Of the records that follow, copy only the lines from the line containing "syn_nets: 330" to the line containing "fin_nets: 378", both included, exactly as written.

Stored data
....
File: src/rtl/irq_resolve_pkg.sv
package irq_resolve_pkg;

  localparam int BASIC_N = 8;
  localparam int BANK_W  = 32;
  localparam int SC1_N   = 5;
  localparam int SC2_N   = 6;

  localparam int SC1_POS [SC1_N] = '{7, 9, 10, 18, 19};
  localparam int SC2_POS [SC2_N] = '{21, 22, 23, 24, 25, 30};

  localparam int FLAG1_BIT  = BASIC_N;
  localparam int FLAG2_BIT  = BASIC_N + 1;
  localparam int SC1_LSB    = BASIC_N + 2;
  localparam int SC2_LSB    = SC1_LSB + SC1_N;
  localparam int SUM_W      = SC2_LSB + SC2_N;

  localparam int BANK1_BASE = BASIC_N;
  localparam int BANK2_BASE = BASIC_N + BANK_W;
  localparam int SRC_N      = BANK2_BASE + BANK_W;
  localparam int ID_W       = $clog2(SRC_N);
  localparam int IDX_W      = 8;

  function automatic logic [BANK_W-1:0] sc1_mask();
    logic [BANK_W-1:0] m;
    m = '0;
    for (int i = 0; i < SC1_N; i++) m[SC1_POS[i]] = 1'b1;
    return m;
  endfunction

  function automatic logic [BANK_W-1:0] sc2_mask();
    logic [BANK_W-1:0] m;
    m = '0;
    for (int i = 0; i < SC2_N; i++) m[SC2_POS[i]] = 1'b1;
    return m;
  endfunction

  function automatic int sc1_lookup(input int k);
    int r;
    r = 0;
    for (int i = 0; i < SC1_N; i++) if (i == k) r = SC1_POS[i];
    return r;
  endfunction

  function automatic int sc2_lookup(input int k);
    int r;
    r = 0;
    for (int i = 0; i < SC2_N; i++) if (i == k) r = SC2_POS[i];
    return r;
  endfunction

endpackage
....
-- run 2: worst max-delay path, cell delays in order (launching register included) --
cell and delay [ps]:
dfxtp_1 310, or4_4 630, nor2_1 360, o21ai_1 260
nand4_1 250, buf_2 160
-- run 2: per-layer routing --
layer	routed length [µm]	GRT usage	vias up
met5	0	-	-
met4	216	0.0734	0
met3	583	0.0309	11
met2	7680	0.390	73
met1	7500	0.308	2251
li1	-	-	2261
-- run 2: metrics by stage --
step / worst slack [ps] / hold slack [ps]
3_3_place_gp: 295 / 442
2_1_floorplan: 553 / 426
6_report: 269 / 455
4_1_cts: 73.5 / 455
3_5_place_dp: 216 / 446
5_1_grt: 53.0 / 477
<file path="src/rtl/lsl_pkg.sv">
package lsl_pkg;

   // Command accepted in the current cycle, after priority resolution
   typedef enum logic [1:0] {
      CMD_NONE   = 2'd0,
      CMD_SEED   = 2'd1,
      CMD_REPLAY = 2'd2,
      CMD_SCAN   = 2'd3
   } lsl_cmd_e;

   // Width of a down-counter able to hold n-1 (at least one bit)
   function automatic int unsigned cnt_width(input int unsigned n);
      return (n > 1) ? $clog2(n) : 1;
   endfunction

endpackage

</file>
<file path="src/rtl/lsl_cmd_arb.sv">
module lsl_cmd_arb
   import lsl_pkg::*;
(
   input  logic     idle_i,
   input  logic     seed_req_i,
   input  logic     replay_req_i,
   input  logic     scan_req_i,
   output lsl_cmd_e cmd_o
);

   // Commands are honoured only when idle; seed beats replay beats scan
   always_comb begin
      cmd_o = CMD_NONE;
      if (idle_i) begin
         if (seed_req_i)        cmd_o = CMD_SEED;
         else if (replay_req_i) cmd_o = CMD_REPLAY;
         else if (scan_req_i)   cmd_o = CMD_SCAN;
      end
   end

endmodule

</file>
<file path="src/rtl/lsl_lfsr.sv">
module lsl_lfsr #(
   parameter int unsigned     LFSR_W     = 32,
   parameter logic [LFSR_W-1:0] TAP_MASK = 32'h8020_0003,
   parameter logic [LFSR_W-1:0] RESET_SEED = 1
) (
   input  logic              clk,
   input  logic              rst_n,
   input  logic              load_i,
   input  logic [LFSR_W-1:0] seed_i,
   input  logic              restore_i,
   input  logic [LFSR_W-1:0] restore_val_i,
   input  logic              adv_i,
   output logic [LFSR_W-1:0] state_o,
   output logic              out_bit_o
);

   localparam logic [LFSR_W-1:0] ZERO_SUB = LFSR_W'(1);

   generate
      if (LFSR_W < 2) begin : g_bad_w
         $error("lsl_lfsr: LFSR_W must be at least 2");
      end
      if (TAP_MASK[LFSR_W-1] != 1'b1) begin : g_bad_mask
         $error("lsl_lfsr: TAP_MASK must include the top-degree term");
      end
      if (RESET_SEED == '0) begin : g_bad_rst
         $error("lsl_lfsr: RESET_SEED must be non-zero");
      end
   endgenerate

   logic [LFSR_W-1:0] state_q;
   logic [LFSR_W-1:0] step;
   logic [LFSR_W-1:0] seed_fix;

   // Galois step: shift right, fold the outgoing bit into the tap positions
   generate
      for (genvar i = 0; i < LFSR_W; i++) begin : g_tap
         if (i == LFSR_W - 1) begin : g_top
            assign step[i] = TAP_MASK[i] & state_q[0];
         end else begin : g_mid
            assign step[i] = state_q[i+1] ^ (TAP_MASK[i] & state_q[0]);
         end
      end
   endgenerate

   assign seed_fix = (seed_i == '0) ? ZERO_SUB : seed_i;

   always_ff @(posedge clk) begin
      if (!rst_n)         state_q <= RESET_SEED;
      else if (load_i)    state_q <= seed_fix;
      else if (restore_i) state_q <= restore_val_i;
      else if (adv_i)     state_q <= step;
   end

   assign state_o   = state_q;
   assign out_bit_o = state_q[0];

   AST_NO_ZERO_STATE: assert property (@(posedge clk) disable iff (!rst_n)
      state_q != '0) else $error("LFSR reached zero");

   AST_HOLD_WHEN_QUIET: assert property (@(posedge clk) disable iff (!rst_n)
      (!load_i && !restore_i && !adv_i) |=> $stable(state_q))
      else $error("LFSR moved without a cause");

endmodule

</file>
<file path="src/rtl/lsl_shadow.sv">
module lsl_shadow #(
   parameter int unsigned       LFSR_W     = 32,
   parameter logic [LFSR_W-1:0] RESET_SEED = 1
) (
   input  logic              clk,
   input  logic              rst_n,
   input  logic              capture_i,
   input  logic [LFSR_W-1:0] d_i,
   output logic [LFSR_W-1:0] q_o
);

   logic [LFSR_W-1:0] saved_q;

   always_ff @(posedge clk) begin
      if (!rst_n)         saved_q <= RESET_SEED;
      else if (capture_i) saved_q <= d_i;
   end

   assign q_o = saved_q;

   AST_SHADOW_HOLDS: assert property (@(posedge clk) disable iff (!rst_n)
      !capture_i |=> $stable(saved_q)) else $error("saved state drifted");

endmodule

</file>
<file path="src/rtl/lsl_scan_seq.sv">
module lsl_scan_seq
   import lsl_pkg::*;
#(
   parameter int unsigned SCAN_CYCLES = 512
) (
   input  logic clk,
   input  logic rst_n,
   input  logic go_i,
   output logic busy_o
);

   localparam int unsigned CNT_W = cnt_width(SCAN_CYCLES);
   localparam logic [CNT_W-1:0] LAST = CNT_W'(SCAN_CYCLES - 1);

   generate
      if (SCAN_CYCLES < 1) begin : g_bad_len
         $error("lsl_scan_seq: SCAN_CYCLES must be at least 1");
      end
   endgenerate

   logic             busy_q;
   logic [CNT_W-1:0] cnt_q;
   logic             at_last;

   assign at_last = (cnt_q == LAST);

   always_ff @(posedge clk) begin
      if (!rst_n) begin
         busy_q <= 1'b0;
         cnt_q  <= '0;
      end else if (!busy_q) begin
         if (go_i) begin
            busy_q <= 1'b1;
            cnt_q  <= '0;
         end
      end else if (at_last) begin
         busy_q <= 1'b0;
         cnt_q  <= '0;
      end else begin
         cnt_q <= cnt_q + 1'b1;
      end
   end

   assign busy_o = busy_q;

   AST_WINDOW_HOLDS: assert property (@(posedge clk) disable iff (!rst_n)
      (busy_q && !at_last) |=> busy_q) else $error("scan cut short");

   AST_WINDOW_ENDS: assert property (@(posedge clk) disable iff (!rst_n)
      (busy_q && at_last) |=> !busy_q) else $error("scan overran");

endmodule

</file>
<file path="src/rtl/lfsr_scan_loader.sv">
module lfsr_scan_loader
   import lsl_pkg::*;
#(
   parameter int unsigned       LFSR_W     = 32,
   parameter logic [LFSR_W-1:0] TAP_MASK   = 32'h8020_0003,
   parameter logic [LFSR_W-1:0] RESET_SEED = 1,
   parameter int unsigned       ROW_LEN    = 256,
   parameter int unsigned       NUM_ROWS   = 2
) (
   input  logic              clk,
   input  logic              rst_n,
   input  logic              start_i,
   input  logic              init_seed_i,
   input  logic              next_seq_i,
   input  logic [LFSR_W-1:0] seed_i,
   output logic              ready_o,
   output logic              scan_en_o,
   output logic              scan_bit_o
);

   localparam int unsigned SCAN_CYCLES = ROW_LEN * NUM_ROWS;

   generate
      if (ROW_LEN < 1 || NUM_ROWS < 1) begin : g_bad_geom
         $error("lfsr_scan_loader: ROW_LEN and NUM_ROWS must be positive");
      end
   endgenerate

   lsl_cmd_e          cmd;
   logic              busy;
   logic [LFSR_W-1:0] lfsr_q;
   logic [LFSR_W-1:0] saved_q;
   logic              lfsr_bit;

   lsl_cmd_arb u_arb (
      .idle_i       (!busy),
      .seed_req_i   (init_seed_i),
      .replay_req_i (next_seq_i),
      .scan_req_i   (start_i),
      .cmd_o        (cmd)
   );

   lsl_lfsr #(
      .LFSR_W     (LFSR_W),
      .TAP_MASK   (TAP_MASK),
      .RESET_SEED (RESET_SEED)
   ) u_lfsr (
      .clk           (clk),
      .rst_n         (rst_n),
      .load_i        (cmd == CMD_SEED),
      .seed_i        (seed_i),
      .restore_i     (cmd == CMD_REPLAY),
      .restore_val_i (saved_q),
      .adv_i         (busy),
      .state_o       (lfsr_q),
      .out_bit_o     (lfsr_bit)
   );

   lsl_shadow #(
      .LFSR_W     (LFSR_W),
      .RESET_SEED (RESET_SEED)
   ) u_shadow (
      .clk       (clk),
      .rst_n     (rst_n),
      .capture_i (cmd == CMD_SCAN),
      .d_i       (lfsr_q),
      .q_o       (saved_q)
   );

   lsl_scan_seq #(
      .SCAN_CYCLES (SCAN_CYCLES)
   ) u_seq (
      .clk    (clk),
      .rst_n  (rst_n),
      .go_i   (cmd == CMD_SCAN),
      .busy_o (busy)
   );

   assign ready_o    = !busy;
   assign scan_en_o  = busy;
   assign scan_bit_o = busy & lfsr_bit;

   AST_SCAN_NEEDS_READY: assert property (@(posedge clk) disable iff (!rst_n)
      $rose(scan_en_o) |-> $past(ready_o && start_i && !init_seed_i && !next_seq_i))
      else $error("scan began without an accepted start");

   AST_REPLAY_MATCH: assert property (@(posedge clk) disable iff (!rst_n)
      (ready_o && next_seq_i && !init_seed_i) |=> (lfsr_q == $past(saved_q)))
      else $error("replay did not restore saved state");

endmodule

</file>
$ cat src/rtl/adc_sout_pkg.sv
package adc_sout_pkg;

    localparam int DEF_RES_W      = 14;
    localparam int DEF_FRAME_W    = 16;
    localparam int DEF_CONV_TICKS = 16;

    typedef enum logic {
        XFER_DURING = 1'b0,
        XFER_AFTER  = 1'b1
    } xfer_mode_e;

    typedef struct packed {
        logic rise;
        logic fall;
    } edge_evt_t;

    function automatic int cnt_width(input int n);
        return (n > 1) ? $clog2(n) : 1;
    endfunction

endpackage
....
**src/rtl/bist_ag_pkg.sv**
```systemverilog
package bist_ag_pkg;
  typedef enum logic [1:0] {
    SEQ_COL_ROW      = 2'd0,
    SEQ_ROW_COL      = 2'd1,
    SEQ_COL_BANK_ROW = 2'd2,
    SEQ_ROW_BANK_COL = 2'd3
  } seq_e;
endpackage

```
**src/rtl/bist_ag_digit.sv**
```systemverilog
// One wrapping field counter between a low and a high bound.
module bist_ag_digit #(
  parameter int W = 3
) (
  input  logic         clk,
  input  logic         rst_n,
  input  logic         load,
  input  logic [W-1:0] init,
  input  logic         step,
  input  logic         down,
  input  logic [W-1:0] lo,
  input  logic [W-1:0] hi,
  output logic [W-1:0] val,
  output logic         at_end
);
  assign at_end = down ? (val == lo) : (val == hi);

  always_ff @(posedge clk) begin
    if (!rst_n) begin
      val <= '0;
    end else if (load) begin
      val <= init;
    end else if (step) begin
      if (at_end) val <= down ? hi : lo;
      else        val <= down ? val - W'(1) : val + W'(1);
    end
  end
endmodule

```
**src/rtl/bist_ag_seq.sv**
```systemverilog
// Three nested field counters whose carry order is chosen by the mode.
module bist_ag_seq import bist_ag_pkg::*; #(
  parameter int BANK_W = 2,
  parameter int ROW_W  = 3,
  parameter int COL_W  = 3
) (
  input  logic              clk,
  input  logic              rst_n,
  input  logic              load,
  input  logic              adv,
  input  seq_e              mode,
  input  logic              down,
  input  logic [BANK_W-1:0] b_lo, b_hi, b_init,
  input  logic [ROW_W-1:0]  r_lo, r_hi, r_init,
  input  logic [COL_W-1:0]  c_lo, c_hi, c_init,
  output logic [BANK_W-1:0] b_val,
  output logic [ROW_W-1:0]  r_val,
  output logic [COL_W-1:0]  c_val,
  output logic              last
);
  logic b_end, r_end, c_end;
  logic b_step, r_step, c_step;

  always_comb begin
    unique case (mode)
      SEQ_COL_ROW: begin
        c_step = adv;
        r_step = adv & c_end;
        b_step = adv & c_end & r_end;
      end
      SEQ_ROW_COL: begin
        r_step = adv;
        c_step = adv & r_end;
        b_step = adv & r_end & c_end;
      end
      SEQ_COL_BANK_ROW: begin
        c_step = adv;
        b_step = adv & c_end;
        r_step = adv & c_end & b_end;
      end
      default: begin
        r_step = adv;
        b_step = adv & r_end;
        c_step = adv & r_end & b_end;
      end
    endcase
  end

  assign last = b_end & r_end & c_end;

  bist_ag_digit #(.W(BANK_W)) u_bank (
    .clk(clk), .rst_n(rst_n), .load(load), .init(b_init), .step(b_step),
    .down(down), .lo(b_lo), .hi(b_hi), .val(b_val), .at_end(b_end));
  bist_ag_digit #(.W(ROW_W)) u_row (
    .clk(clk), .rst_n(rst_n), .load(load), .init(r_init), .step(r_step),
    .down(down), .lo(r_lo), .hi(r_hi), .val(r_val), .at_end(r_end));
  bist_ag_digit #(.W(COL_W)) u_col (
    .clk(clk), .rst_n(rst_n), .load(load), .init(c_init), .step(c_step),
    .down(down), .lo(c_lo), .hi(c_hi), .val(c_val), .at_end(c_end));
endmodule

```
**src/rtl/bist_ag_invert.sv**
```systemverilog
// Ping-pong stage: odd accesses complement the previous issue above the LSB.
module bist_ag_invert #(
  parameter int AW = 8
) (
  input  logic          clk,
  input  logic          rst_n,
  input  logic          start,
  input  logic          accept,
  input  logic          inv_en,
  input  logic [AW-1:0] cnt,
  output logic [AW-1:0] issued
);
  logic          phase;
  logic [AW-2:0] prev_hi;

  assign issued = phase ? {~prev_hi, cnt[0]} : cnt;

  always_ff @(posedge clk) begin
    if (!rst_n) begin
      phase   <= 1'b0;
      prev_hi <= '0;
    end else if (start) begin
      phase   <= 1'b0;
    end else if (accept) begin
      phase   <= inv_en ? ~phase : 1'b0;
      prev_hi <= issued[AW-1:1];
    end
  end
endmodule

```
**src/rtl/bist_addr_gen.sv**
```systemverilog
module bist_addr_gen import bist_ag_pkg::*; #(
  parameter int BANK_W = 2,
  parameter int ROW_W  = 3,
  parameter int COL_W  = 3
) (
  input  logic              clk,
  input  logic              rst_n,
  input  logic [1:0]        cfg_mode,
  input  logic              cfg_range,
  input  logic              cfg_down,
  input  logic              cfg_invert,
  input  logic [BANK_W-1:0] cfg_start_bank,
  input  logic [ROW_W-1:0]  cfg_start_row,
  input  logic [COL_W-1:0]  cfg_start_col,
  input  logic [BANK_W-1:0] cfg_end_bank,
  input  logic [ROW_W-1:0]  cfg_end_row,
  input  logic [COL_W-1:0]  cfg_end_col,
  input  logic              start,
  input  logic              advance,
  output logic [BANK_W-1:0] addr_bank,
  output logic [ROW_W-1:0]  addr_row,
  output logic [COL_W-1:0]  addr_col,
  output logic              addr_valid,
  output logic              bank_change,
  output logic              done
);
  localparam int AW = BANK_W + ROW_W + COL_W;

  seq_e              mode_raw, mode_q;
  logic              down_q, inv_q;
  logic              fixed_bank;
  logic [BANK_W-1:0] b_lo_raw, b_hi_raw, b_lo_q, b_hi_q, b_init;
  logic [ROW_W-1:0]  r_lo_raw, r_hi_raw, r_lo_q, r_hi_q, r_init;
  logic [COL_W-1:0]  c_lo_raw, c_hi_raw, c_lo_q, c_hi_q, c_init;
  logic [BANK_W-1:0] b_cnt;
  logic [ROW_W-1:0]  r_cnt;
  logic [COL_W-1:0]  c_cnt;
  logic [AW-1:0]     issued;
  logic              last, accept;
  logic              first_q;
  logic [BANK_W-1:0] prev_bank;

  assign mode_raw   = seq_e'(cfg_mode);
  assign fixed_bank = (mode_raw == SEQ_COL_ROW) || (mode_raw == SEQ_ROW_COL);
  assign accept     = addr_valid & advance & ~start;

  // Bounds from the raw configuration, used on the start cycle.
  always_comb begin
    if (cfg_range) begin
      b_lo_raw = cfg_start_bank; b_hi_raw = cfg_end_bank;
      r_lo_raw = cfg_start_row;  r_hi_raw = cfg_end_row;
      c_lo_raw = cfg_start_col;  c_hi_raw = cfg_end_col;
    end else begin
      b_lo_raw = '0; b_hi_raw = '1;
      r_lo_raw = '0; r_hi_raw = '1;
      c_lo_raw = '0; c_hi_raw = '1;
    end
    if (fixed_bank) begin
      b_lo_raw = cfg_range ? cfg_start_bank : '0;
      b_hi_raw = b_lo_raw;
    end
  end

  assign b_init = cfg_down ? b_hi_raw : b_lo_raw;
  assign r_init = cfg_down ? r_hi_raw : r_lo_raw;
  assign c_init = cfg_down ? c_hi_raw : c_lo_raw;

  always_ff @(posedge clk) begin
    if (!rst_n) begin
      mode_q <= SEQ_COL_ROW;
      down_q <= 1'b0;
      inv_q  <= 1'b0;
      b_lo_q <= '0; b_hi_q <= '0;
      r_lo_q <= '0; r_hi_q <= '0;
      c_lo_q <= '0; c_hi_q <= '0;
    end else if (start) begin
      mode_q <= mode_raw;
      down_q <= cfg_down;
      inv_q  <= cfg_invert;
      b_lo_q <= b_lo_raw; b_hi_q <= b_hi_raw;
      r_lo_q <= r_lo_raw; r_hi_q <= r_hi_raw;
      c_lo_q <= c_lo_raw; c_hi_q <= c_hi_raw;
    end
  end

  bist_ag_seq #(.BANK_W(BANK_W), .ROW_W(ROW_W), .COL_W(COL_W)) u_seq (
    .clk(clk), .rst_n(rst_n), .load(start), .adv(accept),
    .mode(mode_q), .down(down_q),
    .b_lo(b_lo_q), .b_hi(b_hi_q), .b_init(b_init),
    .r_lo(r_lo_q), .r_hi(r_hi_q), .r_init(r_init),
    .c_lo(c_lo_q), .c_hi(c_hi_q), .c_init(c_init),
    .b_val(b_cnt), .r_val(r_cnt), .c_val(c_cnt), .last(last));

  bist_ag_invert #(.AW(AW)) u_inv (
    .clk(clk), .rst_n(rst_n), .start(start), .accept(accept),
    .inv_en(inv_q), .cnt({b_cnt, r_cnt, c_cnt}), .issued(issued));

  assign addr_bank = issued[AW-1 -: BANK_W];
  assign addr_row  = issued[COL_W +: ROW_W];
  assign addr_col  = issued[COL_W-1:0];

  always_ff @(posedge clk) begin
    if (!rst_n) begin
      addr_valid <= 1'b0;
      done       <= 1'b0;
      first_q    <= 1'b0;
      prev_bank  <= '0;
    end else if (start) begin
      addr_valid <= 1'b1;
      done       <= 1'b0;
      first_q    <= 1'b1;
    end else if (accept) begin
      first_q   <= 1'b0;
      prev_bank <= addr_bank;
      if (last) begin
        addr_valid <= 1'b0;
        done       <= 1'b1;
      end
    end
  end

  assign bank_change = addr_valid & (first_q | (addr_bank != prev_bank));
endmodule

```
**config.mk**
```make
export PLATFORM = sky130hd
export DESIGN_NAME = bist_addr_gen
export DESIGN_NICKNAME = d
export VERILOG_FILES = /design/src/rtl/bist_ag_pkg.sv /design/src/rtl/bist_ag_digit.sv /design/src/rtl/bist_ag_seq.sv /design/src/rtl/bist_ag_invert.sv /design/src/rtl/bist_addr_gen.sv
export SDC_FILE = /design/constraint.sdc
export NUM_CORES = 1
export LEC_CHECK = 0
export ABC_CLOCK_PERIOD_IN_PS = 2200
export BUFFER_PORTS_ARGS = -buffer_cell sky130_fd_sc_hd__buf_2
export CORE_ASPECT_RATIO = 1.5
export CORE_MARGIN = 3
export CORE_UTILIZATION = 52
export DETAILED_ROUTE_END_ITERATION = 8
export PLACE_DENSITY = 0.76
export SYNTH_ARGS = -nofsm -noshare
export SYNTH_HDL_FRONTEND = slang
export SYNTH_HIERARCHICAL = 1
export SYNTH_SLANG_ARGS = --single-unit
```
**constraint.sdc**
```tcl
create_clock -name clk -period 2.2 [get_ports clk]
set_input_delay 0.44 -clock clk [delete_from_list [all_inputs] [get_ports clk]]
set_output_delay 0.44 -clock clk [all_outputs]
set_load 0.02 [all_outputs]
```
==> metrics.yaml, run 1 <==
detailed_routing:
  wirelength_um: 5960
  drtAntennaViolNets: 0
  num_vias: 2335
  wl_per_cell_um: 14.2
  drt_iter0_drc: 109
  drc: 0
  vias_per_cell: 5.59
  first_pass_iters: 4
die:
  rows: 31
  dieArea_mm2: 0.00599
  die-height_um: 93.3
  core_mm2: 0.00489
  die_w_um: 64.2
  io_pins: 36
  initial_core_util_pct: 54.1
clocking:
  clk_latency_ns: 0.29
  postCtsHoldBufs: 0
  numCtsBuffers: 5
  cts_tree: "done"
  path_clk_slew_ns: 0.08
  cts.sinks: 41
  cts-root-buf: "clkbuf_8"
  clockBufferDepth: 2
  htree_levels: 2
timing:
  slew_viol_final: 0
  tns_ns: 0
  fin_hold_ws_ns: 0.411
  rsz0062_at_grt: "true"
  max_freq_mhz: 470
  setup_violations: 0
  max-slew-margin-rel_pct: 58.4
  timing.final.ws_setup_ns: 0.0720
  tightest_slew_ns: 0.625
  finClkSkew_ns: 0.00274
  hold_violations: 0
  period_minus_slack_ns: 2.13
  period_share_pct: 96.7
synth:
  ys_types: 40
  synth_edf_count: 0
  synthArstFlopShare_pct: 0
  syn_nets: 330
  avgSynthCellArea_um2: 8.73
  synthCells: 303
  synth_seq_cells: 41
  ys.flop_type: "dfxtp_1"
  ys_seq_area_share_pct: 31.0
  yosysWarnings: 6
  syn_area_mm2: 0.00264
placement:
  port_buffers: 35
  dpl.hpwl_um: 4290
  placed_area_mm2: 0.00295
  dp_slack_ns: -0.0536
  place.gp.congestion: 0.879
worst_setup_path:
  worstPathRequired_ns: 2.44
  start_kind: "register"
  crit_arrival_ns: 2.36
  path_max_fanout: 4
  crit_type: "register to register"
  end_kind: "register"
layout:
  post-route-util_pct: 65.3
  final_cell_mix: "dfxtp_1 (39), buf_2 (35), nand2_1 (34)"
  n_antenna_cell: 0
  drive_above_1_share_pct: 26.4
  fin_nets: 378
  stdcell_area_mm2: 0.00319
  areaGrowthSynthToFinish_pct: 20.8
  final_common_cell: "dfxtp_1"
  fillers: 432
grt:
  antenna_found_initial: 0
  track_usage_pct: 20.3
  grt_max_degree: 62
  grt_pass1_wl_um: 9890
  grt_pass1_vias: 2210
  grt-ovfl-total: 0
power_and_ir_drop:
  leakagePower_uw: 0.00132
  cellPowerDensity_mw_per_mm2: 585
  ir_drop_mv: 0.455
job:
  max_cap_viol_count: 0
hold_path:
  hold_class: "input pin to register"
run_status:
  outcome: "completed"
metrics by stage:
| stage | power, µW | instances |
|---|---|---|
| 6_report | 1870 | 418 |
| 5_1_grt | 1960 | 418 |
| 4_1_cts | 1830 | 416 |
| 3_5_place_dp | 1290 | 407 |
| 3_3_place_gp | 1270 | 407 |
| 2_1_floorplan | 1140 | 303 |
....
[COMPLETED EXERCISE]:
  syn_nets: 330
  avgSynthCellArea_um2: 8.73
  synthCells: 303
  synth_seq_cells: 41
  ys.flop_type: "dfxtp_1"
  ys_seq_area_share_pct: 31.0
  yosysWarnings: 6
  syn_area_mm2: 0.00264
placement:
  port_buffers: 35
  dpl.hpwl_um: 4290
  placed_area_mm2: 0.00295
  dp_slack_ns: -0.0536
  place.gp.congestion: 0.879
worst_setup_path:
  worstPathRequired_ns: 2.44
  start_kind: "register"
  crit_arrival_ns: 2.36
  path_max_fanout: 4
  crit_type: "register to register"
  end_kind: "register"
layout:
  post-route-util_pct: 65.3
  final_cell_mix: "dfxtp_1 (39), buf_2 (35), nand2_1 (34)"
  n_antenna_cell: 0
  drive_above_1_share_pct: 26.4
  fin_nets: 378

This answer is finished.